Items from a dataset
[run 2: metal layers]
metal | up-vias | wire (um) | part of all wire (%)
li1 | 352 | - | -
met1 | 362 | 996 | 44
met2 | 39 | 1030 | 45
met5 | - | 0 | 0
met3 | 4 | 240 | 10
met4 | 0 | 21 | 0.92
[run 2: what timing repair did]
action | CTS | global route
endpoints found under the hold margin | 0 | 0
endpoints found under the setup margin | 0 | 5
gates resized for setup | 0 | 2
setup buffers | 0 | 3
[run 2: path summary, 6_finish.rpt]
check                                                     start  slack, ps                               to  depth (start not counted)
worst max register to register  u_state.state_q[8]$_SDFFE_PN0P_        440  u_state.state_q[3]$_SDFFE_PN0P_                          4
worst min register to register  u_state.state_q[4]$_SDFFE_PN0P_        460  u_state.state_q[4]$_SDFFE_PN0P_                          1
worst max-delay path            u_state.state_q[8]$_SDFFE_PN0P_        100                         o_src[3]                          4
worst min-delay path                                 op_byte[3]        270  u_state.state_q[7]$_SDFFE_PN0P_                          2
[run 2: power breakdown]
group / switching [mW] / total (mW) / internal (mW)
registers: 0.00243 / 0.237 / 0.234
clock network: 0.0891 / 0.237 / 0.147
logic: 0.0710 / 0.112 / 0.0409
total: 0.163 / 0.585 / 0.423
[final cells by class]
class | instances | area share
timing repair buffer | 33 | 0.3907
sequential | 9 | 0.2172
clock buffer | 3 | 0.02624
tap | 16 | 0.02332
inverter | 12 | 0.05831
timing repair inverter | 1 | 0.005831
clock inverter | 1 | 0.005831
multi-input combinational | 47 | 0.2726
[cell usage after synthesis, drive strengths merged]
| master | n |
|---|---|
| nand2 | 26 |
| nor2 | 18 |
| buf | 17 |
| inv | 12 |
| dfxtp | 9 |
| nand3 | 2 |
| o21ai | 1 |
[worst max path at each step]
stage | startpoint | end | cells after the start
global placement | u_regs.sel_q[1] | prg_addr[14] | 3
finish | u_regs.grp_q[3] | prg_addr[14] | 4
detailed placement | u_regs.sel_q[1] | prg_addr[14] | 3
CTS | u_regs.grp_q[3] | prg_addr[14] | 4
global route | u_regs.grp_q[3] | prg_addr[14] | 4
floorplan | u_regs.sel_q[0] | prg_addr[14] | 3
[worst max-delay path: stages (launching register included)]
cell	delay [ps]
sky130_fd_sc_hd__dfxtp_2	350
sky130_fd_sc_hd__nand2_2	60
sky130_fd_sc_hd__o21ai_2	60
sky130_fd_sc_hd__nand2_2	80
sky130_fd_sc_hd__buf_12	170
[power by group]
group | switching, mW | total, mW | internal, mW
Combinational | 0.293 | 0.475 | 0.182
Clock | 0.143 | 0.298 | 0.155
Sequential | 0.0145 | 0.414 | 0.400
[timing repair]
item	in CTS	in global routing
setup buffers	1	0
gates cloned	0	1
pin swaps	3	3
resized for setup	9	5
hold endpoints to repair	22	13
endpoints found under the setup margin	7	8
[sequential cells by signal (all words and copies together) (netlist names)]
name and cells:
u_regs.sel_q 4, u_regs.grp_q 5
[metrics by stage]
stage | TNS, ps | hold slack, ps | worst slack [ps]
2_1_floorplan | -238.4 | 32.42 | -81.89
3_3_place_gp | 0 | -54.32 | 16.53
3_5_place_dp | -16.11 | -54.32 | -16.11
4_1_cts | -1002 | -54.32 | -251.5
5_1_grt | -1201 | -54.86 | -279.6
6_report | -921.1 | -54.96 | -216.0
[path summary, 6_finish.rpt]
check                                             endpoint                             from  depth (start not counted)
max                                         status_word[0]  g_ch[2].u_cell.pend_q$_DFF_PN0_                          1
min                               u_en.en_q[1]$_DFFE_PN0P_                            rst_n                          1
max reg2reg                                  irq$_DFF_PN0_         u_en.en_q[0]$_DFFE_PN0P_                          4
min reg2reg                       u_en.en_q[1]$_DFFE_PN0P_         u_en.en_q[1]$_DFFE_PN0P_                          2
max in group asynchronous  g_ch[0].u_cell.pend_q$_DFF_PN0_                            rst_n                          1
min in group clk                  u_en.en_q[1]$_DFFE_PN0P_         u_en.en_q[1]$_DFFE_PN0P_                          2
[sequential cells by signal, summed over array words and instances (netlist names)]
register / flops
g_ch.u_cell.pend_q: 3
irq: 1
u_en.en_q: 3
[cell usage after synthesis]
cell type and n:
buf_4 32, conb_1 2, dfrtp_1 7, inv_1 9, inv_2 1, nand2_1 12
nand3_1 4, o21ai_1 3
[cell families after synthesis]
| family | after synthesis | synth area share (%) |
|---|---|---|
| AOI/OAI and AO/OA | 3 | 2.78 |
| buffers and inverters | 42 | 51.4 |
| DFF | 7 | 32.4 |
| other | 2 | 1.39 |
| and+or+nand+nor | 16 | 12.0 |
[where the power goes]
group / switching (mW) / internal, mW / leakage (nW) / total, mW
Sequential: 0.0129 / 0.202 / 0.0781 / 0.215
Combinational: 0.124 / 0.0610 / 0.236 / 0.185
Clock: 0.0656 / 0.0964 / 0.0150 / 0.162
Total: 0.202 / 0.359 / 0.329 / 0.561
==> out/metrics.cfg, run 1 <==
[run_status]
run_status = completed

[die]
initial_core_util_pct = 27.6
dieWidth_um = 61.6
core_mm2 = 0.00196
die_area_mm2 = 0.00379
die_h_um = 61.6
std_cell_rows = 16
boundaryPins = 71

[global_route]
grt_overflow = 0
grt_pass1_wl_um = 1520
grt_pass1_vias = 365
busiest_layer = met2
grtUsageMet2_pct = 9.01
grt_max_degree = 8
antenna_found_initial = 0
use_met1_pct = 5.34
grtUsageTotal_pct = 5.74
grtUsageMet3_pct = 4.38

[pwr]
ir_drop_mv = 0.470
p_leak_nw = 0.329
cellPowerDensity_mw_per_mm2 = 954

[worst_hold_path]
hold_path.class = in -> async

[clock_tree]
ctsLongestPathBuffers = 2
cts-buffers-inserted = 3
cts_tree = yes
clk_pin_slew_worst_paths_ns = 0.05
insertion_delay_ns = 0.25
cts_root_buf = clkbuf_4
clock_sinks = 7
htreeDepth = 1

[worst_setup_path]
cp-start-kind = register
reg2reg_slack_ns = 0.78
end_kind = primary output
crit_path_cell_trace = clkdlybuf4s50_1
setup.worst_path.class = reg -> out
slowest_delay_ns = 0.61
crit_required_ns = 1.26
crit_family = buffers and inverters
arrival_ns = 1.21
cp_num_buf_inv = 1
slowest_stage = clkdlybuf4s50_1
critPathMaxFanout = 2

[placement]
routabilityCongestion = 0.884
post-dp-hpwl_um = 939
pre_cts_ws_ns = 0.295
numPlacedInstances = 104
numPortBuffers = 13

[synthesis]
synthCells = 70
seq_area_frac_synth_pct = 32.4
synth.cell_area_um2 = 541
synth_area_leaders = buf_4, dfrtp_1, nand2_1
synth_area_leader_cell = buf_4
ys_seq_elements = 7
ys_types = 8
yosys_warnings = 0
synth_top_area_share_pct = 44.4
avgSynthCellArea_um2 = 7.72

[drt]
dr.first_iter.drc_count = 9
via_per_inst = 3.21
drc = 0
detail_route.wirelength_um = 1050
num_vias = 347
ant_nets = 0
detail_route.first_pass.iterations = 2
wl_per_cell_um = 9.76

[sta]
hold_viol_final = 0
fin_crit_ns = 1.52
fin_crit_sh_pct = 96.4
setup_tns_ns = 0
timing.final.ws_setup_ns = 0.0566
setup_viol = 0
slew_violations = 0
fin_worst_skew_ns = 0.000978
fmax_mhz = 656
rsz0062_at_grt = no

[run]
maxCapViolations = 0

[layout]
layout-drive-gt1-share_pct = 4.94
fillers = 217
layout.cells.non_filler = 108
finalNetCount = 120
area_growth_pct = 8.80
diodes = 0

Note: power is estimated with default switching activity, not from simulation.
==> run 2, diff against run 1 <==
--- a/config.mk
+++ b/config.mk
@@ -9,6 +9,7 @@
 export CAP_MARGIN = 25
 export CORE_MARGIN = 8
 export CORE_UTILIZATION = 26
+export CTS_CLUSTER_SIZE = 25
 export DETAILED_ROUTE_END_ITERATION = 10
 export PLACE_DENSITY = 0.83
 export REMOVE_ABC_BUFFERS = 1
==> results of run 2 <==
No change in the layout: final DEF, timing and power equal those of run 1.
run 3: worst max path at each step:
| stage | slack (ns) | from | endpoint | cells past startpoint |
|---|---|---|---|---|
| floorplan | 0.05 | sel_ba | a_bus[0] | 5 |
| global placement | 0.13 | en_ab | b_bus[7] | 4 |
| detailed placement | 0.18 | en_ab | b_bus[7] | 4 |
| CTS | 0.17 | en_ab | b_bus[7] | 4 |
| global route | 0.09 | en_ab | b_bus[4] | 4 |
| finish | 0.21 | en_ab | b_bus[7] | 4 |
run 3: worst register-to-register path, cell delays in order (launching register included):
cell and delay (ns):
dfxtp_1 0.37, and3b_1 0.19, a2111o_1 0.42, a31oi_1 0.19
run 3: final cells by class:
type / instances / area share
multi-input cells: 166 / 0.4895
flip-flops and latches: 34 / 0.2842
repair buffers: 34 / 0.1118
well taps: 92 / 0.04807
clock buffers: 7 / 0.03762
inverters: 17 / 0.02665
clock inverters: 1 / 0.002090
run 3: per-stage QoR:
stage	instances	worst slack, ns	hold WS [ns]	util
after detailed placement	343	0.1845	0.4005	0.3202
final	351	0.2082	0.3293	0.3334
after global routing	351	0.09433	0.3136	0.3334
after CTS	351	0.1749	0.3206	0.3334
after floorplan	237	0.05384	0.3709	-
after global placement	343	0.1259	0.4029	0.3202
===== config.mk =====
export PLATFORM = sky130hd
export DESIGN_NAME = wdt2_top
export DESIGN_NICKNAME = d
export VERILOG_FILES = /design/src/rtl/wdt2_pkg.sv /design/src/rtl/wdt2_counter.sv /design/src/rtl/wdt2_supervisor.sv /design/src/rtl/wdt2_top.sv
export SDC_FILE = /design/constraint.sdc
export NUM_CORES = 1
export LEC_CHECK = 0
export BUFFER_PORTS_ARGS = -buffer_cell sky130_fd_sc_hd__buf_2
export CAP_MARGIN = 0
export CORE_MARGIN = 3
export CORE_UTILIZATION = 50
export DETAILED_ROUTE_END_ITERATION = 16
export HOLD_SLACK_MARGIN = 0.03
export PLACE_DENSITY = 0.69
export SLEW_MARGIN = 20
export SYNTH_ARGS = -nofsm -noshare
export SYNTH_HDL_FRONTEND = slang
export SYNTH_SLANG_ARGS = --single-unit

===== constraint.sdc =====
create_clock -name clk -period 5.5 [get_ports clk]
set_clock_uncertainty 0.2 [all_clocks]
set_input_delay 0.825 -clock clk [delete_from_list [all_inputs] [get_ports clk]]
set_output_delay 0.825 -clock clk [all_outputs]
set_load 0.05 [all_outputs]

---

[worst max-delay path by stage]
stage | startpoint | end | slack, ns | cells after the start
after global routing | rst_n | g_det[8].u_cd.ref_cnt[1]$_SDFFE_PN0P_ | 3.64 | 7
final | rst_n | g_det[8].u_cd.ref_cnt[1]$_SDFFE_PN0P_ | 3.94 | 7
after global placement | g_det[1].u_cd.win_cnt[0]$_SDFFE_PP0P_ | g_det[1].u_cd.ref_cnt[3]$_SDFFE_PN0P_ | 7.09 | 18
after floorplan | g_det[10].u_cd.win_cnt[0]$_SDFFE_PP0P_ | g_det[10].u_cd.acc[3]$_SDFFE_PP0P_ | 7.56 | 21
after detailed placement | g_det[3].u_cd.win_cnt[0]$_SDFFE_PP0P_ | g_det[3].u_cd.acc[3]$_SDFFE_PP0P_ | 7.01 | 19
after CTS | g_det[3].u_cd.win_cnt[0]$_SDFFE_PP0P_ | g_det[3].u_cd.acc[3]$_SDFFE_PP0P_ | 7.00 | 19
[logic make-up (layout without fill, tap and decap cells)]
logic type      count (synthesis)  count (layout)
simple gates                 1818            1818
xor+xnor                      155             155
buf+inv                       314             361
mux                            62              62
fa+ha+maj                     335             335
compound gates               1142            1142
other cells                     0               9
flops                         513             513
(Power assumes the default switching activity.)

EXERCISE DIRECTIONS> Every line above from the line with "[run 2: metal layers]" to the line with "action | CTS | global route" is wanted, ends included; write them out exactly and add no other line.

EXERCISE OUTPUT>
[run 2: metal layers]
metal | up-vias | wire (um) | part of all wire (%)
li1 | 352 | - | -
met1 | 362 | 996 | 44
met2 | 39 | 1030 | 45
met5 | - | 0 | 0
met3 | 4 | 240 | 10
met4 | 0 | 21 | 0.92
[run 2: what timing repair did]
action | CTS | global route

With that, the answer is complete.